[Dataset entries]

-------

<file path="src/design/hackPkg.sv">
package hackPkg;

    // Data word and address widths of the Hack machine
    typedef logic [15:0] hackWord_t;            // ALU, registers, memory contents
    typedef logic [14:0] hackAddr_t;            // Shared by data and instruction space

    // C-instruction overlay, MSB first as in the Hack spec
    typedef struct packed {
        logic       isC;                        // Set for C-instruction
        logic [1:0] pad;                        // Always ones in valid code
        logic       aSel;                       // Y operand is M, not A
        logic [5:0] comp;                       // zx nx zy ny f no
        logic [2:0] dest;                       // A D M
        logic [2:0] jump;                       // lt eq gt
    } cInstr_t;

    // ALU status flags
    typedef struct packed {
        logic zr;                               // Result is zero
        logic ng;                               // Result is negative
    } aluFlags_t;

    // Data-memory request from the CPU, 32 bits
    typedef struct packed {
        hackAddr_t addr;                        // Current A register
        hackWord_t data;                        // ALU result (outM)
        logic      we;                          // writeM
    } memReq_t;

    // Memory map boundaries
    localparam hackAddr_t SCREEN_BASE = 15'd16384;   // Screen RAM start
    localparam hackAddr_t KBD_ADDR    = 15'd24576;   // Keyboard register

endpackage
</file>
<file path="src/design/hackCpu.sv">
`timescale 1ns/1ps

module hackCpu (
    input  logic               clock,
    input  logic               rstN,
    input  hackPkg::hackWord_t instr,           // From ROM at pc
    input  hackPkg::hackWord_t inM,             // Memory read data
    output hackPkg::memReq_t   memReq,
    output hackPkg::hackAddr_t pc
);
    import hackPkg::*;

    cInstr_t   cInstr;
    hackWord_t aReg;
    hackWord_t dReg;
    hackWord_t aluY;
    hackWord_t aluOut;
    aluFlags_t flags;
    logic      isC;
    logic      loadA;
    logic      loadD;
    logic      jumpHit;
    logic      pcLoad;

    assign cInstr = cInstr_t'(instr);           // Decode view
    assign isC    = cInstr.isC;

    // ALU operand select, a-bit picks M over A
    assign aluY = cInstr.aSel ? inM : aReg;

    hackAlu alu (
        .x     (dReg),
        .y     (aluY),
        .ctl   (cInstr.comp),
        .out   (aluOut),
        .flags (flags)
    );

    // Register load enables
    assign loadA = !isC || cInstr.dest[2];      // A-instr or dest A
    assign loadD = isC && cInstr.dest[1];       // dest D

    // Jump condition against the flags of this cycle's result
    assign jumpHit = (cInstr.jump[2] && flags.ng)
                   || (cInstr.jump[1] && flags.zr)
                   || (cInstr.jump[0] && !(flags.ng || flags.zr));
    assign pcLoad  = isC && jumpHit;            // A-instr never jumps

    hackPc pcUnit (
        .clock     (clock),
        .rstN      (rstN),
        .load      (pcLoad),
        .loadValue (aReg[14:0]),                // Target is A before update
        .pc        (pc)
    );

    always_ff @(posedge clock) begin
        if (!rstN) begin
            aReg <= '0;
            dReg <= '0;
        end else begin
            if (loadA) begin
                aReg <= isC ? aluOut : instr;   // Constant load on A-instr
            end
            if (loadD) begin
                dReg <= aluOut;
            end
        end
    end

    // Memory side
    assign memReq.addr = aReg[14:0];            // addressM
    assign memReq.data = aluOut;                // outM
    assign memReq.we   = isC && cInstr.dest[0] && rstN;   // writeM, held off in reset

    // No memory write may reach the map while held in reset
    noWriteInReset: assert property (
        @(posedge clock) !rstN |-> !memReq.we
    ) else $error("Memory write requested during reset");

endmodule

</file>
<file path="src/design/hackPc.sv">
`timescale 1ns/1ps

module hackPc (
    input  logic               clock,
    input  logic               rstN,
    input  logic               load,            // Jump taken
    input  hackPkg::hackAddr_t loadValue,       // Jump target from A
    output hackPkg::hackAddr_t pc
);
    import hackPkg::*;

    hackAddr_t pcNext;

    assign pcNext = load ? loadValue : pc + 15'd1;   // Jump or step

    always_ff @(posedge clock) begin
        if (!rstN) begin
            pc <= '0;                           // Restart at address 0
        end else begin
            pc <= pcNext;
        end
    end

    // Sequential flow must step by exactly one instruction
    pcStep: assert property (
        @(posedge clock) disable iff (!rstN)
        !load |=> pc == $past(pc) + 15'd1
    ) else $error("PC did not advance by one without a jump");

endmodule

</file>
<file path="src/design/hackAlu.sv">
`timescale 1ns/1ps

module hackAlu (
    input  hackPkg::hackWord_t x,               // D operand
    input  hackPkg::hackWord_t y,               // A or M operand
    input  logic [5:0]         ctl,             // zx nx zy ny f no
    output hackPkg::hackWord_t out,
    output hackPkg::aluFlags_t flags
);
    import hackPkg::*;

    hackWord_t xZero;
    hackWord_t xNeg;
    hackWord_t yZero;
    hackWord_t yNeg;
    hackWord_t fOut;

    // X preprocessing
    assign xZero = ctl[5] ? '0 : x;             // zx
    assign xNeg  = ctl[4] ? ~xZero : xZero;     // nx

    // Y preprocessing
    assign yZero = ctl[3] ? '0 : y;             // zy
    assign yNeg  = ctl[2] ? ~yZero : yZero;     // ny

    // Function select, add or bitwise and
    assign fOut = ctl[1] ? (xNeg + yNeg) : (xNeg & yNeg);

    assign out = ctl[0] ? ~fOut : fOut;         // no

    // Status derived from final result
    assign flags.zr = (out == '0);
    assign flags.ng = out[15];                  // Sign bit

endmodule

</file>
<file path="config.mk">
export PLATFORM = sky130hd
export DESIGN_NAME = hackCpu
export DESIGN_NICKNAME = d
export VERILOG_FILES = /design/src/design/hackPkg.sv /design/src/design/hackCpu.sv /design/src/design/hackPc.sv /design/src/design/hackAlu.sv
export SDC_FILE = /design/constraint.sdc
export NUM_CORES = 1
export LEC_CHECK = 0
export BUFFER_PORTS_ARGS = -buffer_cell sky130_fd_sc_hd__buf_2
export CAP_MARGIN = 20
export CELL_PAD_IN_SITES_DETAIL_PLACEMENT = 1
export CELL_PAD_IN_SITES_GLOBAL_PLACEMENT = 1
export CORE_MARGIN = 1.5
export CORE_UTILIZATION = 45
export DETAILED_ROUTE_END_ITERATION = 10
export PLACE_DENSITY_LB_ADDON = 0.1
export SYNTH_ARGS = -nofsm -noshare
export SYNTH_HDL_FRONTEND = slang
export SYNTH_SLANG_ARGS = --single-unit
</file>
<file path="constraint.sdc">
create_clock -name clock -period 16.35 [get_ports clock]
set_input_delay 4.905 -clock clock [delete_from_list [all_inputs] [get_ports clock]]
set_output_delay 4.905 -clock clock [all_outputs]
set_load 0.005 [all_outputs]
</file>
==> results of run 1 <==
==> final timing paths <==
check,end,slack (ns),cells past startpoint
hold reg to reg,dReg[4],0.47,2
hold / removal,dReg[4],0.47,2
setup / recovery,memReq[13],2.79,15
setup reg to reg,pcUnit.pc[6],11.17,16
==> power groups by stage <==
stage,clock network (uW),registers (uW),logic [uW]
2_1_floorplan,0,135,140
3_3_place_gp,0,137,183
3_5_place_dp,0,138,189
4_1_cts,98.9,135,191
5_1_grt,104,137,212
6_report,96.7,135,191
==> routing by layer <==
| layer | vias to the layer above | GRT usage | part of all wire |
|---|---|---|---|
| met2 | 93 | 0.429 | 0.46 |
| li1 | 1925 | - | - |
| met1 | 1916 | 0.364 | 0.47 |
| met4 | 0 | 0.0878 | 0.026 |
| met5 | - | 0 | 0 |
| met3 | 25 | 0.0341 | 0.045 |
==> stage by stage <==
stage / power, uW / cell area (sq um) / std cells / util / hold slack (ns)
2_1_floorplan: 275 / 4260 / 540 / - / 0.444
3_3_place_gp: 320 / 4510 / 680 / 0.491 / 0.455
3_5_place_dp: 327 / 4510 / 680 / 0.491 / 0.462
4_1_cts: 425 / 4640 / 688 / 0.504 / 0.477
5_1_grt: 453 / 4660 / 689 / 0.506 / 0.499
6_report: 424 / 4660 / 689 / 0.506 / 0.471
==> sequential cells by signal (all words and copies together) (netlist names) <==
| signal | cells |
|---|---|
| pcUnit.pc | 15 |
| dReg | 16 |
| aReg | 16 |
==> worst register-to-register path: stages, from the launching register on <==
cell                       delay [ns]
sky130_fd_sc_hd__dfxtp_1         0.40
sky130_fd_sc_hd__mux2i_1         0.10
sky130_fd_sc_hd__nor2_1          0.14
sky130_fd_sc_hd__xor2_1          0.17
sky130_fd_sc_hd__ha_1            0.23
sky130_fd_sc_hd__inv_1           0.07
sky130_fd_sc_hd__fa_1            0.39
sky130_fd_sc_hd__nand2b_1        0.20
sky130_fd_sc_hd__a21oi_1         0.35
sky130_fd_sc_hd__o21ai_0         0.13
sky130_fd_sc_hd__a31oi_1         0.52
sky130_fd_sc_hd__and4_1          0.30
sky130_fd_sc_hd__o211ai_1        0.10
sky130_fd_sc_hd__or4_1           0.53
sky130_fd_sc_hd__nor4b_1         0.37
sky130_fd_sc_hd__o311a_1         0.82
sky130_fd_sc_hd__mux2i_1         0.28
==> cell usage after synthesis, types with 3 or more instances <==
library cell	count
sky130_fd_sc_hd__a21oi_1	17
sky130_fd_sc_hd__and2_1	3
sky130_fd_sc_hd__o211a_1	13
sky130_fd_sc_hd__nor2b_1	7
sky130_fd_sc_hd__nor3_1	8
sky130_fd_sc_hd__xnor2_1	37
sky130_fd_sc_hd__inv_1	17
sky130_fd_sc_hd__o2111ai_1	4
sky130_fd_sc_hd__nand2_1	82
sky130_fd_sc_hd__a31oi_1	3
sky130_fd_sc_hd__nor2_1	34
sky130_fd_sc_hd__mux2i_1	47
sky130_fd_sc_hd__xor2_1	25
sky130_fd_sc_hd__ha_1	17
sky130_fd_sc_hd__nand3_1	10
sky130_fd_sc_hd__nand2b_1	23
sky130_fd_sc_hd__a21boi_0	14
sky130_fd_sc_hd__o21ai_0	12
sky130_fd_sc_hd__o211ai_1	4
sky130_fd_sc_hd__clkbuf_1	23
sky130_fd_sc_hd__buf_4	18
sky130_fd_sc_hd__dfxtp_1	47
sky130_fd_sc_hd__nor3b_1	4
sky130_fd_sc_hd__buf_1	5
sky130_fd_sc_hd__and3_1	10
sky130_fd_sc_hd__a211oi_1	3
sky130_fd_sc_hd__nor4_1	3
==> logic make-up after synthesis <==
group                    count (synthesis)  synth area share
XOR/XNOR                                62             0.127
AO/OA/AOI/OAI                           92             0.164
AND/OR/NAND/NOR                        203             0.234
adder cells (fa/ha/maj)                 18            0.0546
flip-flops                              47             0.221
multiplexers                            49             0.116
buffers and inverters                   69            0.0831
==> final cells by class <==
type | instances | area, sq um | share of cell area
Clock buffer | 6 | 82.6 | 0.0177
Clock inverter | 2 | 38.8 | 0.00833
Inverter | 18 | 67.6 | 0.0145
Multi-Input combinational cell | 424 | 2970 | 0.637
Sequential cell | 47 | 941 | 0.202
Tap cell | 111 | 139 | 0.0298
Timing Repair Buffer | 81 | 420 | 0.0903
==> reports/qor.yml, run 1 <==
outcome:
  outcome: "finished, final reports clean"
power:
  worst_ir_drop_vdd_mv: 0.0467
  clockPowerShare: 0.228
  cell_internal_pwr_uw: 255
  sequential_fraction_of_design_power: 0.320
  power.net_switching_uw: 169
  power.leakage_uw: 0.00217
  switching_share: 0.398
  power.density_cell_area_nw_per_um2: 91.0
  power.combinational.fraction: 0.452
floorplan:
  initial_utilization: 0.463
  number_of_rows_in_the_core_area: 35
  die-area_sq_um: 10100
  num_io_pins: 81
  core-area_sq_um: 9200
  die_height_um: 100
  die_w_um: 100
placement:
  place.gp.congestion: 0.841
  place_worst_setup_slack_ns: 2.86
  detailed_place_hpwl_mm: 9.43
  portBuffers: 80
final_layout:
  drive_gt1_frac: 0.171
  diodes_inserted: 0
  nNetsFinal: 629
  flow.area_growth_from_synthesis_pct: 9.25
  final_cell_mix: "sky130_fd_sc_hd__nand2_1 (82), sky130_fd_sc_hd__buf_2 (80), sky130_fd_sc_hd__mux2i_1 (47), sky130_fd_sc_hd__dfxtp_1 (47), sky130_fd_sc_hd__xnor2_1 (37)"
  layout_commonest_cell: "sky130_fd_sc_hd__nand2_1"
  num-fill-cells: 1179
route:
  finalWirelength_mm: 12.9
  route.detailed.vias_per_inst: 5.75
  drcViolationCount: 0
  final_antenna_net_count: 0
  routed_wire_length_per_instance_um: 18.8
  initialDrtViolationCount: 122
  detailroute.via_count: 3959
  drt-pass1-iter-count: 4
yosys:
  post_synthesis_average_cell_area_sq_um: 7.89
  synth_enable_flop_cells: 0
  yosysSeqAreaShare: 0.221
  postSynthCellCount: 540
  synth_warnings: 0
  yosys_most_used_dff: "sky130_fd_sc_hd__dfxtp_1"
  post_synthesis_sequential_element_count: 47
  synth_top_area_share: 0.221
  synthesis.area_sq_um: 4260
  asyncSetResetFlopFracSynth: 0
  synthDistinctLibCells: 65
  post_synth_main_area_contributors: "sky130_fd_sc_hd__dfxtp_1 (22%), sky130_fd_sc_hd__mux2i_1 (11%), sky130_fd_sc_hd__xnor2_1 (7.6%)"
  postSynthNetCount: 592
  synth_top_area_cell: "sky130_fd_sc_hd__dfxtp_1"
clock_network:
  cts_resized: 0
  cts_num_sinks: 47
  postCtsSetupBuffers: 0
  cts_made_buffers: 5
  clk_pin_slew_worst_paths_ns: 0.10
  clk_latency_ns: 0.31
  clock_path_buffers: 2
  cts-hold-fix-buffers: 0
  tritoncts_clock_tree: "done"
  cts-root-buf: "sky130_fd_sc_hd__clkbuf_8"
  cts_max_level: 2
sta:
  worst_tran_pin_value_ns: 0.923
  timing.slew.headroom: 0.385
  final-hold-violation-count: 0
  period_needed_ns: 13.56
  total_setup_violations_reported_at_the_end_of_the_flow: 0
  tns_ns: 0
  finalMaxSlewViolations: 0
  final.setup_skew_ns: 0.0156
  achievable-frequency_ghz: 0.0738
  rsz0062_at_grt: "false"
  post-route-period-util: 0.829
  layout_setup_ws_ns: 2.79
worst_setup_path:
  critPathLaunch: "instr[12]"
  cp-start-kind: "input pin"
  dominant_delay_contributor_by_cell_family_on_the_critical_path: "compound AO/OA/AOI/OAI gates"
  r2r-start: "aReg[0]"
  sort_of_element_at_the_end_of_the_critical_path: "primary output"
  worst-endpoint-arrival_ns: 8.65
  crit_path_cell_trace: "buf_2, mux2i_1, nor2_1, xor2_1, ha_1, inv_1, fa_1, nand2b_1, a21oi_1, o211ai_1, a2111oi_1, nor4_1, a311oi_1, xnor2_1, buf_2"
  cp_num_buf_inv: 3
  critical_path.most_common_cell: "sky130_fd_sc_hd__buf_2"
  critPathMaxFanout: 17
  cpMaxStageDelayCell: "sky130_fd_sc_hd__a2111oi_1"
  criticalPathCategory: "input pin to primary output"
  timing.critical_path.slowest_cell_delay_ns: 0.46
  cp.required_ns: 11.44
global_route:
  grt_first_pass_wirelength_mm: 21.1
  first_global_vias: 4149
  gr-total-overflow: 0
  initial_antenna_violation_count: 0
  global_route.usage.total: 0.265
  grt_max_degree: 64
worst_hold_path:
  worst_hold_path_type: "register to register"
  worstHoldStart: "dReg[4]"
run:
  maxCapViolations: 0
(Power assumes the default switching activity.)
==> inputs of run 2 (changes only) <==
--- a/config.mk
+++ b/config.mk
@@ -10,7 +10,7 @@
 export CELL_PAD_IN_SITES_DETAIL_PLACEMENT = 1
 export CELL_PAD_IN_SITES_GLOBAL_PLACEMENT = 1
 export CORE_MARGIN = 1.5
-export CORE_UTILIZATION = 45
+export CORE_UTILIZATION = 38
 export DETAILED_ROUTE_END_ITERATION = 10
 export PLACE_DENSITY_LB_ADDON = 0.1
 export SYNTH_ARGS = -nofsm -noshare
==> constraint.sdc (replaced) <==
create_clock -name clock -period 11.4 [get_ports clock]
set_input_delay 3.42 -clock clock [delete_from_list [all_inputs] [get_ports clock]]
set_output_delay 3.42 -clock clock [all_outputs]
set_load 0.005 [all_outputs]
==> run 2 against run 1 <==
- global-route usage decreased by 3.8 points
- critical path depth shrank 1
- non-clock buffer count rose by 2
- register-to-register slack worse by 5.0 ns
- clock power increased by 24%
- count of clock-buffer cells in the layout shrank 1
- worst setup slack lost 1.8 ns
- wire length up 0.18%
- critical endpoint is now memReq[16]
- largest power group unchanged
==> reports/qor.yml, run 2 (synthesis results as in run 1) <==
worst_setup_path:
  rrSetupSlack_ns: 6.22
  timing.critical_path.slowest_cell_delay_ns: 0.51
  critPathMaxFanout: 14
  crit_path_cell_trace: "buf_2, buf_4, mux2i_1, nor2_1, xor2_1, ha_1, o211ai_2, o211a_4, o31ai_4, a41oi_1, or4b_1, and3_1, xnor2_1, buf_2"
  cp-start-kind: "input pin"
  cpMaxStageDelayCell: "sky130_fd_sc_hd__or4b_1"
  timing.reg2reg.worst_path_depth: 16
  sort_of_element_at_the_end_of_the_critical_path: "primary output"
  critical_path.most_common_cell: "sky130_fd_sc_hd__buf_2"
  worst-endpoint-arrival_ns: 7.03
  r2r-start: "aReg[0]"
  criticalPathCategory: "input pin to primary output"
  critical_path.reg2reg.endpoint: "pcUnit.pc[5]"
  cp.required_ns: 7.98
floorplan:
  die_w_um: 109
  die_height_um: 109
  num_io_pins: 81
  initial_utilization: 0.391
  die-area_sq_um: 11900
  core-area_sq_um: 10900
  number_of_rows_in_the_core_area: 38
worst_hold_path:
  worstHoldStart: "dReg[8]"
  hold-path-endpoint: "dReg[8]"
  worst_hold_path_type: "register to register"
  hold_depth: 2
power:
  worst_ir_drop_vdd_mv: 0.0546
  power.density_cell_area_nw_per_um2: 126
  power.leakage_uw: 0.00216
  totalPowerFinal_uw: 588
final_layout:
  final_cell_mix: "sky130_fd_sc_hd__nand2_1 (82), sky130_fd_sc_hd__buf_2 (80), sky130_fd_sc_hd__mux2i_1 (47), sky130_fd_sc_hd__dfxtp_1 (47), sky130_fd_sc_hd__xnor2_1 (37)"
  drive_gt1_frac: 0.174
  num-fill-cells: 1380
  diodes_inserted: 0
  nNetsFinal: 631
  layout.cell_area.non_filler_sq_um: 4670
  largest_registers: "aReg (16), dReg (16), pcUnit.pc (15)"
  flow.area_growth_from_synthesis_pct: 9.57
  layout_commonest_cell: "sky130_fd_sc_hd__nand2_1"
clock_network:
  cts-root-buf: "sky130_fd_sc_hd__clkbuf_8"
  cts_made_buffers: 5
  clk_latency_ns: 0.33
  clk_pin_slew_worst_paths_ns: 0.11
  cts-hold-fix-buffers: 0
  tritoncts_clock_tree: "done"
  cts_max_level: 2
  postCtsSetupBuffers: 0
  cts_num_sinks: 47
  cts_resized: 0
  clock_path_buffers: 2
sta:
  finalMaxSlewViolations: 0
  period_needed_ns: 10.45
  total_setup_violations_reported_at_the_end_of_the_flow: 0
  worst_tran_pin_value_ns: 0.983
  final-hold-violation-count: 0
  rsz0062_at_grt: "false"
  tns_ns: 0
  timing.slew.headroom: 0.344
  achievable-frequency_ghz: 0.0957
  layout_setup_ws_ns: 0.952
  fin_hold_ws_ns: 0.473
  post-route-period-util: 0.916
  final.setup_skew_ns: 0.00703
placement:
  placement.cell_area_sq_um: 4570
  place_worst_setup_slack_ns: 1.00
  place.gp.congestion: 0.890
  detailed_place_hpwl_mm: 9.73
  portBuffers: 80
global_route:
  global_route.usage.total: 0.227
  grt_first_pass_wirelength_mm: 20.9
  first_global_vias: 3957
  initial_antenna_violation_count: 0
  grt_max_degree: 64
  gr-total-overflow: 0
route:
  route.detailed.vias_per_inst: 5.40
  detailroute.via_count: 3888
  initialDrtViolationCount: 151
  drcViolationCount: 0
  drt-pass1-iter-count: 4
  routed_wire_length_per_instance_um: 18.0
  finalWirelength_mm: 13.0
  final_antenna_net_count: 0
run:
  maxCapViolations: 0
outcome:
  outcome: "finished, final reports clean"
==> run 2: cell types whose count changed in the layout (fill, tap and decap cells not counted), sizes merged <==
cell	previous run	this run
buf	81	83
bufinv	1	0
clkbuf	6	5
clkinvlp	0	1
inv	19	20
==> run 2: worst max-delay path by stage <==
stage	startpoint	endpoint	slack (ns)	depth (start not counted)
2_1_floorplan	instr[12]	memReq[16]	1.36	13
3_3_place_gp	instr[12]	memReq[16]	1.09	14
3_5_place_dp	instr[12]	memReq[16]	1.00	14
4_1_cts	instr[12]	memReq[16]	0.97	14
5_1_grt	instr[12]	memReq[16]	0.72	14
6_report	instr[12]	memReq[16]	0.95	14
==> run 2: final cells by class <==
type / instances / area [sq um] / share of cell area
Timing Repair Buffer: 83 / 423 / 0.0906
Multi-Input combinational cell: 424 / 2970 / 0.635
Tap cell: 140 / 175 / 0.0375
Clock buffer: 5 / 68.8 / 0.0147
Inverter: 18 / 67.6 / 0.0145
Sequential cell: 47 / 941 / 0.202
Clock inverter: 3 / 27.5 / 0.00589
==> run 2: metal layers <==
metal / routed length [um] / global-route usage / up-vias / part of all wire
met4: 170 / 0.0555 / 0 / 0.013
met5: 0 / 0 / - / 0
met3: 391 / 0.0323 / 13 / 0.030
met1: 6580 / 0.317 / 1880 / 0.51
met2: 5810 / 0.367 / 73 / 0.45
li1: - / - / 1922 / -
==> run 2: per-stage QoR <==
step / std cells / util
after CTS: 720 / 0.429
after global placement: 712 / 0.420
after detailed placement: 712 / 0.420
after global routing: 720 / 0.429
final: 720 / 0.429
after floorplan: 540 / -
==> run 2: critical path: cells and delay by family <==
kind	cells	cell delay, ns
adders and majority gates	1	0.39
AOI/OAI and AO/OA	4	1.05
muxes	1	0.24
xor gates and xnor gates	2	0.56
and+or+nand+nor	3	0.76
buffers and inverters	3	0.60
==> run 2: power breakdown <==
part | internal [uW] | switching [uW] | leakage [uW] | total, uW
logic | 113 | 159 | 0.00173 | 273
clock network | 45.7 | 74.4 | 0.0000467 | 120
registers | 180 | 15.0 | 0.000386 | 195
total | 339 | 249 | 0.00216 | 588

-------

THE PROBLEM:
Above are some records. Report the number of their lines that include "inverters", and add nothing else.

RESULT:
2